27 April 2018 marks fifty years since the Abortion Act was implemented in England, Wales, and Scotland, allowing women and their doctors to terminate a pregnancy legally. The British Pregnancy Advisory Service (BPAS) opened its doors on the same day, and we have since helped thousands of women every year to terminate unwanted pregnancies safely and with dignity. As we mark this milestone, there is change in the air, and hope that a new climate may be achievable, which puts patients—not politics—at the centre.
Despite growing public support for women’s access to abortion, anti-choice politicians have remained determined to undermine services. In 2011, Conservative MP Nadine Dorries almost succeeded in banning abortion providers from undertaking pregnancy-options counselling, on the basis that those working in the service could not be trusted to provide impartial advice and support.
In 2012, the then health secretary Andrew Lansley ordered an unannounced inspection of every abortion clinic in England, only to be accused of chasing headlines when it emerged that this had not been prompted by any concerns for women’s health or wellbeing. In 2013, his successor Jeremy Hunt MP called for an urgent review into the Crown Prosecution Service’s decision not to prosecute doctors, following the Daily Telegraph’s “sex-selection sting.” In 2015, Fiona Bruce MP attempted to criminalise women and their doctors if the sex of the fetus was a factor in the decision to end a pregnancy.
The We Trust Women campaign for decriminalisation, led by BPAS, was launched in 2016 as a direct response to these attacks—to say enough is enough. If we are to safeguard the future of services, abortion must be removed from the criminal law and the whims of anti-choice politicians, and subjected instead to the same robust regulation as all other medical procedures. It can no longer be used as a tool for political point-scoring.
Two years into the campaign, there is a sense of real progress. 2018 is more than a milestone for abortion care—it is a turning point. British medical bodies, far from remaining on the fence, have rallied behind abortion providers, adding their voices to the call for decriminalisation. The Royal College of Midwives, Royal College of Obstetricians and Gynaecologists, British Society of Abortion Care Providers, Faculty of Sexual and Reproductive Healthcare, and British Medical Association have all come out in favour of a new, progressive regulatory framework, publicly pledging their support to We Trust Women. Lesley Regan, President of the RCOG, said of their decision:
“I strongly believe that the College has a responsibility to protect women’s health by ensuring access to this key healthcare service… The adoption of this position statement is another example of the RCOG standing up for the rights of women and girls on the issue of abortion.”
Doctors in training have also been galvanized. Concerned by the lack of medics trained and willing to provide abortion care, and the consequences that this can have for women’s health, Doctors for Choice UK has planned a London conference to inspire the next generation of clinicians, and secure the future of abortion provision in this country.

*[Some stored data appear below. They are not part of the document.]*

File: src/hdl/scfb_pkg.sv
package scfb_pkg;

  // Input opcodes
  typedef enum logic {
    OP_START   = 1'b0,
    OP_PAYLOAD = 1'b1
  } opcode_e;

  // Work handed from front to back
  typedef enum logic {
    CMD_HDR     = 1'b0,
    CMD_PAYLOAD = 1'b1
  } cmd_kind_e;

  localparam logic [7:0] MAGIC_0         = 8'h41;
  localparam logic [7:0] MAGIC_1         = 8'h44;
  localparam logic [7:0] MAGIC_2         = 8'h41;
  localparam logic [7:0] MAGIC_3         = 8'h4D;
  localparam logic [7:0] HDR_BYTE_5      = 8'h00;
  localparam logic [7:0] HDR_BYTE_6      = 8'h01;
  localparam logic [7:0] TOTAL_LEN_BASE  = 8'h10;
  localparam logic [7:0] MODULE_LEN_BASE = 8'h06;

  // Fixed part of the header sum: magic plus bytes 5 and 6
  localparam logic [15:0] HDR_SUM_BASE = 16'(MAGIC_0) + 16'(MAGIC_1) + 16'(MAGIC_2)
                                       + 16'(MAGIC_3) + 16'(HDR_BYTE_5) + 16'(HDR_BYTE_6);

  // Byte positions within a frame
  localparam logic [3:0] POS_FIRST  = 4'd0;
  localparam logic [3:0] POS_BODY   = 4'd13;
  localparam logic [3:0] POS_SUM_LO = 4'd14;
  localparam logic [3:0] POS_SUM_HI = 4'd15;

  localparam int QUEUE_DEPTH = 4;
  localparam int QUEUE_AW    = $clog2(QUEUE_DEPTH);

  typedef struct packed {
    cmd_kind_e   kind;
    logic        last;       // module sum follows this command
    logic [7:0]  seq_number;
    logic [7:0]  total_len;
    logic [15:0] hdr_sum;
    logic [7:0]  module_addr;
    logic [7:0]  module_len;
    logic [7:0]  direction;
    logic [7:0]  command_code;
    logic [7:0]  data_byte;
    logic [15:0] module_sum; // sum including this command's bytes
  } cmd_t;

endpackage
## config.mk

```make
export PLATFORM = sky130hd
export DESIGN_NAME = sml_labels
export DESIGN_NICKNAME = d
export VERILOG_FILES = /design/src/sv/sml_pkg.sv /design/src/sv/sml_labels.sv
export SDC_FILE = /design/constraint.sdc
export NUM_CORES = 2
export LEC_CHECK = 0
export BUFFER_PORTS_ARGS = -buffer_cell sky130_fd_sc_hd__clkbuf_2
export CORE_MARGIN = 10
export CORE_UTILIZATION = 50
export DETAILED_ROUTE_END_ITERATION = 6
export PLACE_DENSITY = 0.68
export SYNTH_ARGS = -nofsm -noshare
export SYNTH_HDL_FRONTEND = slang
export SYNTH_SLANG_ARGS = --single-unit
```

## constraint.sdc

```tcl
create_clock -name i_clk -period 2.12 [get_ports i_clk]
set_input_delay 0.106 -clock i_clk [delete_from_list [all_inputs] [get_ports i_clk]]
set_output_delay 0.106 -clock i_clk [all_outputs]
set_load 0.01 [all_outputs]
```

## src/sv/sml_pkg.sv

```systemverilog
`timescale 1ns / 1ps
package sml_pkg;

    typedef enum logic [2:0] {
        OP_APPEND_DATA = 3'd0,
        OP_APPEND_TEXT = 3'd1,
        OP_WRITE_DATA  = 3'd2,
        OP_READ_DATA   = 3'd3,
        OP_READ_TEXT   = 3'd4,
        OP_BIND_LABEL  = 3'd5,
        OP_BIND_HERE   = 3'd6,
        OP_LABEL_ADDR  = 3'd7
    } t_op;

    typedef enum logic [2:0] {
        ST_OK        = 3'd0,
        ST_DATA_FULL = 3'd1,
        ST_TEXT_FULL = 3'd2,
        ST_INVALID   = 3'd3,
        ST_NO_LABEL  = 3'd4
    } t_status;

    typedef enum logic [1:0] {
        S_IDLE,
        S_EXEC,
        S_READ
    } t_state;

    localparam logic [1:0] CFG_DATA_START = 2'd0;
    localparam logic [1:0] CFG_TEXT_START = 2'd1;
    localparam logic [1:0] CFG_MEM_SIZE   = 2'd2;

    localparam logic [12:0] ADDR_MAX = 13'h1FFF;

    typedef struct packed {
        logic [2:0]         operation;
        logic               by_label;
        logic [11:0]        word_address;
        logic [7:0]         label_id;
        logic signed [63:0] word_value;
    } t_sml_in;

    typedef struct packed {
        logic signed [63:0] read_value;
        logic [12:0]        result_address;
        logic [2:0]         status;
    } t_sml_out;

    typedef struct packed {
        logic        en;
        logic [7:0]  id;
        logic [12:0] target;
    } t_lbl_wr;

    typedef struct packed {
        logic        valid;
        logic [12:0] target;
    } t_lbl_rd;

endpackage

```

## src/sv/sml_labels.sv

```systemverilog
`timescale 1ns / 1ps
module sml_labels
    import sml_pkg::*;
#(
    parameter int LABEL_DEPTH = 256
) (
    input  logic       i_clk,
    input  logic       i_rst_n,
    input  logic       i_rd_en,
    input  logic [7:0] i_rd_id,
    input  t_lbl_wr    i_wr,
    output t_lbl_rd    o_rd
);

    localparam int LV = (LABEL_DEPTH < 256) ? LABEL_DEPTH : 256;
    localparam int LW = $clog2(LV);

    logic [12:0]   mem_target [LV];
    logic [LV-1:0] r_valid;
    logic          r_rd_valid;
    logic [12:0]   r_rd_target;

    logic          w_rd_in_range;
    logic          w_wr_in_range;
    logic [LW-1:0] w_rd_idx;
    logic [LW-1:0] w_wr_idx;

    assign w_rd_in_range = 32'(i_rd_id) < 32'(LV);
    assign w_wr_in_range = 32'(i_wr.id) < 32'(LV);
    assign w_rd_idx      = i_rd_id[LW-1:0];
    assign w_wr_idx      = i_wr.id[LW-1:0];

    always_ff @(posedge i_clk) begin
        if (!i_rst_n) begin
            r_valid    <= '0;
            r_rd_valid <= 1'b0;
        end else begin
            if (i_wr.en && w_wr_in_range) begin
                r_valid[w_wr_idx] <= 1'b1;
            end
            if (i_rd_en) begin
                r_rd_valid <= w_rd_in_range && r_valid[w_rd_idx];
            end
        end
    end

    always_ff @(posedge i_clk) begin
        if (i_wr.en && w_wr_in_range) begin
            mem_target[w_wr_idx] <= i_wr.target;
        end
        if (i_rd_en) begin
            r_rd_target <= mem_target[w_rd_idx];
        end
    end

    assign o_rd.valid  = r_rd_valid;
    assign o_rd.target = r_rd_target;

endmodule

```

==> impl_metrics.yaml <==
status:
  status: "complete, but fails checks"
  violations: "setup timing"
sta:
  slew_violations: 0
  worst_pin_slew_ns: 0.894
  setup_ws_ns: -0.435
  rsz0062_at_grt: "true"
  hold_slack_ns: 0.0478
  setup_viol: 13
  finClkSkew_ns: 0.0883
  period_share: 1.21
  layout_min_cycle_time_ns: 2.56
  max_freq_mhz: 391
  relSlewSlack: 0.404
  hold_violations: 0
synth:
  synth_top_family_by_area: "multiplexers"
  synth_seq_cells: 3598
  post-synth-top-area-fraction: 0.737
  synth-xor-area-share: 0
  yosysSeqAreaShare: 0.775
  muxShareOfSynthArea: 0.148
  synthesis.nets: 6331
  synthesis.area_um2: 136000
  synthMostInstantiatedCell: "edfxtp_1"
  syn_avg_cell_area_um2: 21.6
  synth_common_cells: "3,341 x edfxtp_1, 887 x mux4_2, 422 x a22oi_1"
  synthTopCellsByArea: "edfxtp_1 74%, mux4_2 15%, dfxtp_1 3.8%, a22oi_1 2.3%, o21a_1 1.4%"
  yosys_warnings: 0
  synthAdderAreaFrac: 0
  async_reset_ff_frac: 0
  synth_compound_area_frac: 0.0486
  synth_top_cell_by_area: "edfxtp_1"
  synth-edff-count: 3341
  yosys.area_share.simple: 0.0141
  ys.flop_type: "edfxtp_1"
  synth_cell_types: 44
  synth_cells: 6298
final_layout:
  multi_input_area_um2: 30000
  drive_gt1_frac: 0.341
  register_area_um2: 105000
  fin_area_um2: 163000
  area_delta_synth_final_pct: 19.5
  nets: 7243
  fillCellCount: 18600
global_route:
  grt_pass1_vias: 71300
  grt_pass1_wl_um: 520000
  grt_max_degree: 105
  grt_overflow: 0
  grtUsageTotal: 0.242
  antenna_found_initial: 19
detailed_routing:
  drtIter0Drc: 9109
  vias: 70100
  totalWireLength_um: 360000
  drc: 0
  drtPass1Iterations: 5
  routedWlPerCell_um: 32.5
  vias_per_cell: 6.34
  ant_nets: 0
die:
  num_io_pins: 47
  die_h_um: 542
  fp.dieW_um: 542
  dieArea_um2: 293000
  core_um2: 271000
  row_count: 191
  initial_core_util: 0.503
clock_network:
  cts_sinks: 3598
  cts.reportedPaths.clkPinSlew_ns: 0.07
  post_cts_buffers: 0
  cts_buffers: 356
  root_buffer: "clkbuf_16"
  htreeDepth: 5
  cts_max_path_buffers: 4
  insertion_delay_ns: 0.91
  cts_tree: "yes"
worst_setup_path:
  start_kind: "flip-flop"
  worstPathRequired_ns: 2.79
  end_kind: "flip-flop"
  worstSetupPathType: "reg -> reg"
  rr_startpoint: "mem_target[156][4]$_DFFE_PP_"
  r2r_end: "r_rd_target[4]$_DFFE_PP_"
  cp_max_fo: 1
  ff2ff_setup_slack_ns: -0.44
  critPathArrivalTime_ns: 3.23
  r2r_cells: 6
place:
  port_buffers: 46
  dpl.hpwl_um: 227000
  gp_congestion: 0.898
  dpl_cell_area_um2: 150000
pwr:
  max-vdd-ir-drop_v: 0.000731
  p_leak_uw: 0.0516
  powerDensity_nw_per_um2: 910
hold_path:
  holdPathEnd: "mem_target[205][6]$_DFFE_PP_"
  hp-class: "in -> reg"
  hold_start: "i_wr[18]"
  min_delay_path_depth: 5
job:
  drv_cap: 0
===== config.mk =====
export PLATFORM = sky130hd
export DESIGN_NAME = spi_target_addr_data_frame_core
export DESIGN_NICKNAME = d
export VERILOG_FILES = /design/src/sv/spitad_pkg.sv /design/src/sv/spi_target_addr_data_frame_core.sv /design/src/sv/spitad_frame.sv
export SDC_FILE = /design/constraint.sdc
export NUM_CORES = 1
export LEC_CHECK = 0
export ABC_AREA = 1
export BUFFER_PORTS_ARGS = -buffer_cell sky130_fd_sc_hd__buf_4
export CAP_MARGIN = 10
export CORE_ASPECT_RATIO = 1.5
export CORE_UTILIZATION = 45
export DETAILED_ROUTE_END_ITERATION = 8
export GPL_ROUTABILITY_DRIVEN = 0
export PLACE_DENSITY = 0.68
export SLEW_MARGIN = 20
export SYNTH_ARGS = -nofsm -noshare
export SYNTH_HDL_FRONTEND = slang
export SYNTH_SLANG_ARGS = --single-unit

===== constraint.sdc =====
create_clock -name i_clk -period 2 [get_ports i_clk]
set_input_delay 0.4 -clock i_clk [delete_from_list [all_inputs] [get_ports i_clk]]
set_output_delay 0.4 -clock i_clk [all_outputs]
set_load 0.01 [all_outputs]
File: config.mk
export PLATFORM = sky130hd
export DESIGN_NAME = msu_cell
export DESIGN_NICKNAME = d
export VERILOG_FILES = /design/src/hw/rtl/merge_insertion_sorter_unit_defines.svh /design/src/hw/rtl/msu_pkg.sv /design/src/hw/rtl/msu_cell.sv
export SDC_FILE = /design/constraint.sdc
export NUM_CORES = 1
export LEC_CHECK = 0
export CORE_MARGIN = 3
export CORE_UTILIZATION = 26
export CTS_CLUSTER_DIAMETER = 50
export DETAILED_ROUTE_END_ITERATION = 7
export DONT_BUFFER_PORTS = 1
export GPL_ROUTABILITY_DRIVEN = 0
export PLACE_DENSITY = 0.45
export REMOVE_ABC_BUFFERS = 1
export SLEW_MARGIN = 20
export SYNTH_ARGS = -nofsm -noshare
export SYNTH_HDL_FRONTEND = slang
export SYNTH_SLANG_ARGS = --single-unit
File: constraint.sdc
create_clock -name clk_i -period 4.8 [get_ports clk_i]
set_clock_uncertainty 0.15 [all_clocks]
set_input_delay 0.72 -clock clk_i [delete_from_list [all_inputs] [get_ports clk_i]]
set_output_delay 0.72 -clock clk_i [all_outputs]
set_load 0.03 [all_outputs]
File: src/hw/rtl/merge_insertion_sorter_unit_defines.svh
// ----------------------------------------------------------------------------
// Merge-insertion sorter assertion macros
// Shared concurrent assertion forms, clocked on clk_i, held off in reset.
// ----------------------------------------------------------------------------
`ifndef MERGE_INSERTION_SORTER_UNIT_DEFINES_SVH
`define MERGE_INSERTION_SORTER_UNIT_DEFINES_SVH

// Same-cycle implication
`define MSU_ASSERT_NOW(lbl, ante, cons, msg) \
  lbl: assert property (@(posedge clk_i) disable iff (!rst_ni) (ante) |-> (cons)) \
    else $error(msg);

// Next-cycle implication
`define MSU_ASSERT_NEXT(lbl, ante, cons, msg) \
  lbl: assert property (@(posedge clk_i) disable iff (!rst_ni) (ante) |=> (cons)) \
    else $error(msg);

`endif

File: src/hw/rtl/msu_pkg.sv
// ----------------------------------------------------------------------------
// Merge-insertion sorter package
// Widths, default capacity and the link and control types of the cell row.
// ----------------------------------------------------------------------------
`timescale 1ns / 1ps
`default_nettype none

package msu_pkg;

  localparam int unsigned MSU_VALUE_W   = 32;
  localparam int unsigned MSU_MAX_ITEMS = 64;

  typedef logic signed [MSU_VALUE_W-1:0] msu_value_t;

  // What one cell shows its neighbours
  typedef struct packed {
    logic       occ;  // cell holds a value
    logic       lt;   // incoming word is below the held value
    msu_value_t val;
  } msu_link_t;

  // Row-wide commands
  typedef struct packed {
    logic ins;  // insert the incoming word
    logic shl;  // shift the row one cell towards the head
  } msu_ctrl_t;

endpackage

`default_nettype wire

File: src/hw/rtl/msu_cell.sv
// ----------------------------------------------------------------------------
// Merge-insertion sorter cell
// One slot of the sorted row: takes the incoming word, its left neighbour's
// value, or its right neighbour's value, so the row stays in ascending order.
// ----------------------------------------------------------------------------
`timescale 1ns / 1ps
`default_nettype none

module msu_cell
  import msu_pkg::*;
(
  input  wire logic       clk_i,
  input  wire logic       rst_ni,
  input  wire msu_ctrl_t  ctrl_i,
  input  wire msu_value_t new_val_i,
  input  wire msu_link_t  left_i,
  input  wire msu_link_t  right_i,
  output msu_link_t       link_o
);

  logic       occ_q, occ_d;
  msu_value_t val_q, val_d;
  logic       lt;

  // Compare the incoming word with the held one
  assign lt = occ_q && (new_val_i < val_q);

  // Pick the next content
  always_comb begin
    occ_d = occ_q;
    val_d = val_q;
    if (ctrl_i.shl) begin
      occ_d = right_i.occ;
      val_d = right_i.val;
    end else if (ctrl_i.ins) begin
      if (left_i.lt) begin
        // left neighbour is displaced into this slot
        occ_d = left_i.occ;
        val_d = left_i.val;
      end else if (left_i.occ && (!occ_q || lt)) begin
        // the incoming word lands here
        occ_d = 1'b1;
        val_d = new_val_i;
      end
    end
  end

  always_ff @(posedge clk_i or negedge rst_ni) begin
    if (!rst_ni) begin
      occ_q <= 1'b0;
    end else begin
      occ_q <= occ_d;
    end
  end

  always_ff @(posedge clk_i) begin
    val_q <= val_d;
  end

  assign link_o.occ = occ_q;
  assign link_o.lt  = lt;
  assign link_o.val = val_q;

endmodule

`default_nettype wire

Meanwhile, Westminster has sent a clear signal of support. In March 2017, MPs voted in favour of decriminalisation—approving the first pro-choice bill to be read in the House of Commons for fifty years. The bill did not progress due to the subsequent general election, but nonetheless the show of Parliamentary approval was significant. It is not the only sign that MPs support progress: YouGov polling has found that only 17% of MPs support the imprisonment of women who end a pregnancy without legal authorisation. So perhaps the question is not whether abortion will be decriminalised, but when?
Of course, there is still much work to be done. Northern Irish women still cannot access abortion care in their own country. Women in England and Wales still cannot take misoprostol at home for early medical abortion, despite ample evidence that it is safe, effective and more acceptable than use in a clinical setting. A shortage of skilled, willing doctors in hospital settings who can provide abortions means some women with medical complexities have no option but to continue unwanted pregnancies that may harm their health. Meanwhile, political attacks—including recent attempts to dramatically extend the right to conscientious objection and to ban abortions for fetal anomaly—continue.
Wide support for abortion access, both from the British public and from the medical community, has never been stronger. The stigma that has been associated with this field of medicine—fuelled by years of political attacks, the systematic maligning of providers by the media, and attempts to prosecute medical professionals—is finally beginning to crumble. In its place, there is hope for a new framework that protects, not prosecutes, women and their clinicians.